Task details: Return, exactly and in full, the lines of the records below starting at the one with "3_3_place_gp: out_sum[5] /" and ending at the one with "nor2_1: 7 / 1.9", and no other lines.

Extracted information:

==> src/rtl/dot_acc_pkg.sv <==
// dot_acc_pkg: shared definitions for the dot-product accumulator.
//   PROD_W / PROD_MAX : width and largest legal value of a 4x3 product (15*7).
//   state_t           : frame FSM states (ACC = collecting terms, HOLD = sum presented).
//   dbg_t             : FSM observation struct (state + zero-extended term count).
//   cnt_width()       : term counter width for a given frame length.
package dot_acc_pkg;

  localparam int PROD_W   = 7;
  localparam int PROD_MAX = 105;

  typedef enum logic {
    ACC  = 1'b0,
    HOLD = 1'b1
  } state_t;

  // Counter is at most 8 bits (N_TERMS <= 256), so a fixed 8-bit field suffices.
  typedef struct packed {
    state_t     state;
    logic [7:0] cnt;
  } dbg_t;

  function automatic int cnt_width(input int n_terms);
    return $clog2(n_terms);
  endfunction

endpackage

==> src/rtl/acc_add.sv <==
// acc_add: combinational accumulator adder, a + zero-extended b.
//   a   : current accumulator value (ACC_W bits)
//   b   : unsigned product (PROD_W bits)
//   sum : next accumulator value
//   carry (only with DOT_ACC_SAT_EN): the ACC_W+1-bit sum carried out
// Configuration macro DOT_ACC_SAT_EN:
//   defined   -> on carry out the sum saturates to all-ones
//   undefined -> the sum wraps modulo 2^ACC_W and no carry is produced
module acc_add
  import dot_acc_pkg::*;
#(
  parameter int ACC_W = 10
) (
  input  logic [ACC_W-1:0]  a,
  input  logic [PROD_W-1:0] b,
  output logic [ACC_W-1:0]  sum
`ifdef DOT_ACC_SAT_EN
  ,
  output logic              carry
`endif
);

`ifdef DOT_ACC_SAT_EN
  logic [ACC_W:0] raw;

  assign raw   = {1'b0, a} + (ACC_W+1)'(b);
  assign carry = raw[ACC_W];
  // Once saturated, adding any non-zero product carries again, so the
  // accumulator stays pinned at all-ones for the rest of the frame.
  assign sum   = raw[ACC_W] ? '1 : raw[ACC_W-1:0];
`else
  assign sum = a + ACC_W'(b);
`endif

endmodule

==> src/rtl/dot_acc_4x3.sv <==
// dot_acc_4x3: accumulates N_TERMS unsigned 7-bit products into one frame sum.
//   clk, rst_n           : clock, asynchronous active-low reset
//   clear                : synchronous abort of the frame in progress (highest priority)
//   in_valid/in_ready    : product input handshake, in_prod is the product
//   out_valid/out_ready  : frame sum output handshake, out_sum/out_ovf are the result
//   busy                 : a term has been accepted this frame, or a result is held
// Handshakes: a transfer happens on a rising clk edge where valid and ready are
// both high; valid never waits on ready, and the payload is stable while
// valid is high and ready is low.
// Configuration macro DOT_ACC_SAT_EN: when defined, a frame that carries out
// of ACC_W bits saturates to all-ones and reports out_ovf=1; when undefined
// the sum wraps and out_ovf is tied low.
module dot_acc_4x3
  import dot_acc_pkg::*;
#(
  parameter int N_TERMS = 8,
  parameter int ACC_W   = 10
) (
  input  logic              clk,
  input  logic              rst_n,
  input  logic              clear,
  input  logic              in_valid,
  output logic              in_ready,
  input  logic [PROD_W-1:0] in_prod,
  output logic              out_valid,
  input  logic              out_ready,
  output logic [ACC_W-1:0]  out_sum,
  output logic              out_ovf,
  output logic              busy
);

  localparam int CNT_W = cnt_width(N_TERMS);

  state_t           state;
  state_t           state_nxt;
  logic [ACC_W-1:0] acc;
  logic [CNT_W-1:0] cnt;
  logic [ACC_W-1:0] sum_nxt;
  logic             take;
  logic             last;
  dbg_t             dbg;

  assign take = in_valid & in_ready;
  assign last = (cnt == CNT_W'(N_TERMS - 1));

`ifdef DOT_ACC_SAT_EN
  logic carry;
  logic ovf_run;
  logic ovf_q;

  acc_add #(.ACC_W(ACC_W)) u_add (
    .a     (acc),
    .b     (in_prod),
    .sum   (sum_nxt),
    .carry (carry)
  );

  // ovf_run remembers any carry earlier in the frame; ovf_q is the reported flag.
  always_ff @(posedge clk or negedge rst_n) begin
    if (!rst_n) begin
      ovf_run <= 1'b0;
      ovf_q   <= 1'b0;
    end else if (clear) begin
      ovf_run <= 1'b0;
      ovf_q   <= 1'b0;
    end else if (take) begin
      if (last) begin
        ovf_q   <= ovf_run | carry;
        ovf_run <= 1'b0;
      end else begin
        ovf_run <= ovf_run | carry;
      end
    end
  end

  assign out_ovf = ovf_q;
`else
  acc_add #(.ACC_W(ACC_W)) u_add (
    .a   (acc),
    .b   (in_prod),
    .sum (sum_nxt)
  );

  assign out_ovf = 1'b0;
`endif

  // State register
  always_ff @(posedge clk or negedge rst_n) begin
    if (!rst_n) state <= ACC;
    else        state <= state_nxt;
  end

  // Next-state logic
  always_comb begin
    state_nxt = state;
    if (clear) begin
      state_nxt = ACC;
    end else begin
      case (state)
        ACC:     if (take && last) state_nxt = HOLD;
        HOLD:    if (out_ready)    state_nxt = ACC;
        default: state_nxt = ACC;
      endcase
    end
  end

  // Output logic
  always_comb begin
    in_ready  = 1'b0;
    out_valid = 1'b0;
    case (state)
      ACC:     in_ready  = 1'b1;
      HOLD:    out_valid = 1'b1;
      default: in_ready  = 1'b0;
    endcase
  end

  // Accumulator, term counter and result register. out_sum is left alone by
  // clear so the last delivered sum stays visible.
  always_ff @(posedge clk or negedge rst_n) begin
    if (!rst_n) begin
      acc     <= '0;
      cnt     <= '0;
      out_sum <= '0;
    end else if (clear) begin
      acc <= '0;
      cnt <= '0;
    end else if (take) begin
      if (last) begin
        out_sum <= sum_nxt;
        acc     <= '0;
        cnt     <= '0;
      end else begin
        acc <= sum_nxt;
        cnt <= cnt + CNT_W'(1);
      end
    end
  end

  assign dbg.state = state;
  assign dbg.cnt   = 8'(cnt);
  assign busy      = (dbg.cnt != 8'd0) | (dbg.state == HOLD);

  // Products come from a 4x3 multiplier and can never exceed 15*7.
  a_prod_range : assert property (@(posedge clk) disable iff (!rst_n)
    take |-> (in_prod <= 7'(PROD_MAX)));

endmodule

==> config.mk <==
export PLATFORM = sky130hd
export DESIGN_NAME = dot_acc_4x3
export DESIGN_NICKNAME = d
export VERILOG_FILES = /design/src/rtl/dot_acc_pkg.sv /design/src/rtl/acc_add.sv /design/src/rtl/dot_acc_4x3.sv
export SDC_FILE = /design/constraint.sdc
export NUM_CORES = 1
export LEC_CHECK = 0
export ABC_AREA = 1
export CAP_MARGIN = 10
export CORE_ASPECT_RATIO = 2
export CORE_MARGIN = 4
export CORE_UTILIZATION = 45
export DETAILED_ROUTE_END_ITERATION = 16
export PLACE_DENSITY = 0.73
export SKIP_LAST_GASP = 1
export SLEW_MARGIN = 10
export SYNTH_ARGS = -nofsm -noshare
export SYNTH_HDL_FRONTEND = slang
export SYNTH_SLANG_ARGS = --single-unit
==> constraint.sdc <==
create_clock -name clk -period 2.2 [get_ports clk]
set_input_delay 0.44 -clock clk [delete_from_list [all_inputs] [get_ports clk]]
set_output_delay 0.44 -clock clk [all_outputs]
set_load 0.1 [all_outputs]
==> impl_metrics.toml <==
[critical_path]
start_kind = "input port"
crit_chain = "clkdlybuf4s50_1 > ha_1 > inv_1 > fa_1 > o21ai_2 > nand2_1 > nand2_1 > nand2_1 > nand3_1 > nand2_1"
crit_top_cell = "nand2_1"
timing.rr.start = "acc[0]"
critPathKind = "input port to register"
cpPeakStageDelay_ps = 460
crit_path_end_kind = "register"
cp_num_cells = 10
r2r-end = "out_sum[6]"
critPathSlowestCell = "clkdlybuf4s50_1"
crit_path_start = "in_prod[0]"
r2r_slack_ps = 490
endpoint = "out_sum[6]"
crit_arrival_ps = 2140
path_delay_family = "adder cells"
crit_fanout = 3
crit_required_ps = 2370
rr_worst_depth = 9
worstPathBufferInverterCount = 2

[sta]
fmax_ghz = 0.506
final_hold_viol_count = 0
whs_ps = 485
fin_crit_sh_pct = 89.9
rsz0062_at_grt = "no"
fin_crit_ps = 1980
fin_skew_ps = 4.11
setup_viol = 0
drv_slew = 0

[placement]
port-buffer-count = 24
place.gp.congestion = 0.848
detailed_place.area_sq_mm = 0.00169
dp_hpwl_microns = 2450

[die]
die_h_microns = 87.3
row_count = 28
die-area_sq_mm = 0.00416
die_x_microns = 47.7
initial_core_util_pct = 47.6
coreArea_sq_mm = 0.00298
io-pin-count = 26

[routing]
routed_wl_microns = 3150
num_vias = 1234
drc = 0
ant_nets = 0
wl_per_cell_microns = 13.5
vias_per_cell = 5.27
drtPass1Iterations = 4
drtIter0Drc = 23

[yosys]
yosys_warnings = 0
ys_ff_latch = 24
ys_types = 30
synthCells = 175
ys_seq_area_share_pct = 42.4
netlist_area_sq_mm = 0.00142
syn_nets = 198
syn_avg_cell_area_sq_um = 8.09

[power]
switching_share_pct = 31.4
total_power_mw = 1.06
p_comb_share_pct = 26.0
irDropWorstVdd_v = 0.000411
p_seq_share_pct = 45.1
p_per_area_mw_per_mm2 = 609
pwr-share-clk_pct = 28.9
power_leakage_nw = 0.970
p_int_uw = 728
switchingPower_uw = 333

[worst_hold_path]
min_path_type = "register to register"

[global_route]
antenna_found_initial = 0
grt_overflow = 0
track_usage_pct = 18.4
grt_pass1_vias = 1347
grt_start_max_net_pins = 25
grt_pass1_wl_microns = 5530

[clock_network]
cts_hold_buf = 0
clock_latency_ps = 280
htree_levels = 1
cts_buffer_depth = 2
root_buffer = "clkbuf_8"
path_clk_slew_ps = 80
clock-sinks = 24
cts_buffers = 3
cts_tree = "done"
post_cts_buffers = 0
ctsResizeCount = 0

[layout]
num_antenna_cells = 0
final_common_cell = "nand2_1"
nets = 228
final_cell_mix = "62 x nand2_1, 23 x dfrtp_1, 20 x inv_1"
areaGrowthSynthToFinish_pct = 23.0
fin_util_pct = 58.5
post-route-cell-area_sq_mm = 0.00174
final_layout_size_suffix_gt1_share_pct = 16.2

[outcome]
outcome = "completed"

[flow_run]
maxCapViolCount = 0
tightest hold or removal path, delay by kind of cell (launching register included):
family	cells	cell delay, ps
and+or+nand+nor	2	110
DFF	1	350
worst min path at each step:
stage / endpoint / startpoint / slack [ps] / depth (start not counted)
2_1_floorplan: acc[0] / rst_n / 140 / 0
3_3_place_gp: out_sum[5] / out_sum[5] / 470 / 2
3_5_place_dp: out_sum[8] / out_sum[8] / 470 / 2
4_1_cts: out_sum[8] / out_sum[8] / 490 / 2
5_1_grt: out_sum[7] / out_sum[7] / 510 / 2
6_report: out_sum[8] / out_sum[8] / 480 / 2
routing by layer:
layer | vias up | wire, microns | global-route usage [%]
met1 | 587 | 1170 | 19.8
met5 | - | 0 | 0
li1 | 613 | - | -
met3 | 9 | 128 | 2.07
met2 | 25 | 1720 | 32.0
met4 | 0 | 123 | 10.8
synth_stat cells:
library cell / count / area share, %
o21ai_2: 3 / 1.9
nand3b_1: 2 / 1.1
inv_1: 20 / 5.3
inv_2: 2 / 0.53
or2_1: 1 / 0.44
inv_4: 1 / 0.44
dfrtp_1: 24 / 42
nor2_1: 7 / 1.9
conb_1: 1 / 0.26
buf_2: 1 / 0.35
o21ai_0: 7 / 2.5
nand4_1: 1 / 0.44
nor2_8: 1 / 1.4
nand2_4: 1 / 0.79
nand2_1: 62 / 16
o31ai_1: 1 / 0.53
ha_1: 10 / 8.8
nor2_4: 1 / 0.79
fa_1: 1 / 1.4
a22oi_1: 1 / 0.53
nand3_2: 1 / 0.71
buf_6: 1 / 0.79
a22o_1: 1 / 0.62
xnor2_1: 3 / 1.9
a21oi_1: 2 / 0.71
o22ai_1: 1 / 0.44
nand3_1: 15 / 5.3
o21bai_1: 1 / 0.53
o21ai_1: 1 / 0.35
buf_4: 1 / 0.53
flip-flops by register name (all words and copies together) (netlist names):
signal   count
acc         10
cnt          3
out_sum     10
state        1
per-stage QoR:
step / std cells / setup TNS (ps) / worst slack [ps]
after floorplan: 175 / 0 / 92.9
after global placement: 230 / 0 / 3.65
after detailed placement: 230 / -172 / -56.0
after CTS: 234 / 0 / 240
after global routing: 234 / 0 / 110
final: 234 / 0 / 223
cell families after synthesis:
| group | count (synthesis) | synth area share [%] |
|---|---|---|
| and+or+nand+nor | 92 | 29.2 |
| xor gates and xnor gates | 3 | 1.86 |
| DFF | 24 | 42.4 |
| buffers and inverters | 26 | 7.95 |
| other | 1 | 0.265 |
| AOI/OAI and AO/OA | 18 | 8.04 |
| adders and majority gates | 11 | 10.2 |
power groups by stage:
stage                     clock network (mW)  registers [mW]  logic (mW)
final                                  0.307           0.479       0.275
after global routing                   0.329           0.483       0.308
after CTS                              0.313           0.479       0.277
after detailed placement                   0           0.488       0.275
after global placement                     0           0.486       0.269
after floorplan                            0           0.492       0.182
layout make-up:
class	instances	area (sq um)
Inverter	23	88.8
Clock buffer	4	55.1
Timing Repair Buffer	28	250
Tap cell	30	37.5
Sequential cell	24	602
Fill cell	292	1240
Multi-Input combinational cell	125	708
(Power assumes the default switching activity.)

---

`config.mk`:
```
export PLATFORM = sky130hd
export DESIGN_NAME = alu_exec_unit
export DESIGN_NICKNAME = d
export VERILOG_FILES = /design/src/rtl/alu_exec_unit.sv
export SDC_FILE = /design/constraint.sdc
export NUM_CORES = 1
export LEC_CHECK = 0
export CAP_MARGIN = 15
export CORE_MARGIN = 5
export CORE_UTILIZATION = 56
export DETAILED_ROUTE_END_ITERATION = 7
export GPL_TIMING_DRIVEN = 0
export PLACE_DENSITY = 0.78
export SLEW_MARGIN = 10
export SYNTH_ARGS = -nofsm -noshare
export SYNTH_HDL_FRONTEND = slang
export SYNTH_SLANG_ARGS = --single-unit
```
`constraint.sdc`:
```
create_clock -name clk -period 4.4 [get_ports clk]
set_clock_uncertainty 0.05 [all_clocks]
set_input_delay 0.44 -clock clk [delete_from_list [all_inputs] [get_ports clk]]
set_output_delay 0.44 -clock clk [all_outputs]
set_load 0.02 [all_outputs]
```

Response to the task:
3_3_place_gp: out_sum[5] / out_sum[5] / 470 / 2
3_5_place_dp: out_sum[8] / out_sum[8] / 470 / 2
4_1_cts: out_sum[8] / out_sum[8] / 490 / 2
5_1_grt: out_sum[7] / out_sum[7] / 510 / 2
6_report: out_sum[8] / out_sum[8] / 480 / 2
routing by layer:
layer | vias up | wire, microns | global-route usage [%]
met1 | 587 | 1170 | 19.8
met5 | - | 0 | 0
li1 | 613 | - | -
met3 | 9 | 128 | 2.07
met2 | 25 | 1720 | 32.0
met4 | 0 | 123 | 10.8
synth_stat cells:
library cell / count / area share, %
o21ai_2: 3 / 1.9
nand3b_1: 2 / 1.1
inv_1: 20 / 5.3
inv_2: 2 / 0.53
or2_1: 1 / 0.44
inv_4: 1 / 0.44
dfrtp_1: 24 / 42
nor2_1: 7 / 1.9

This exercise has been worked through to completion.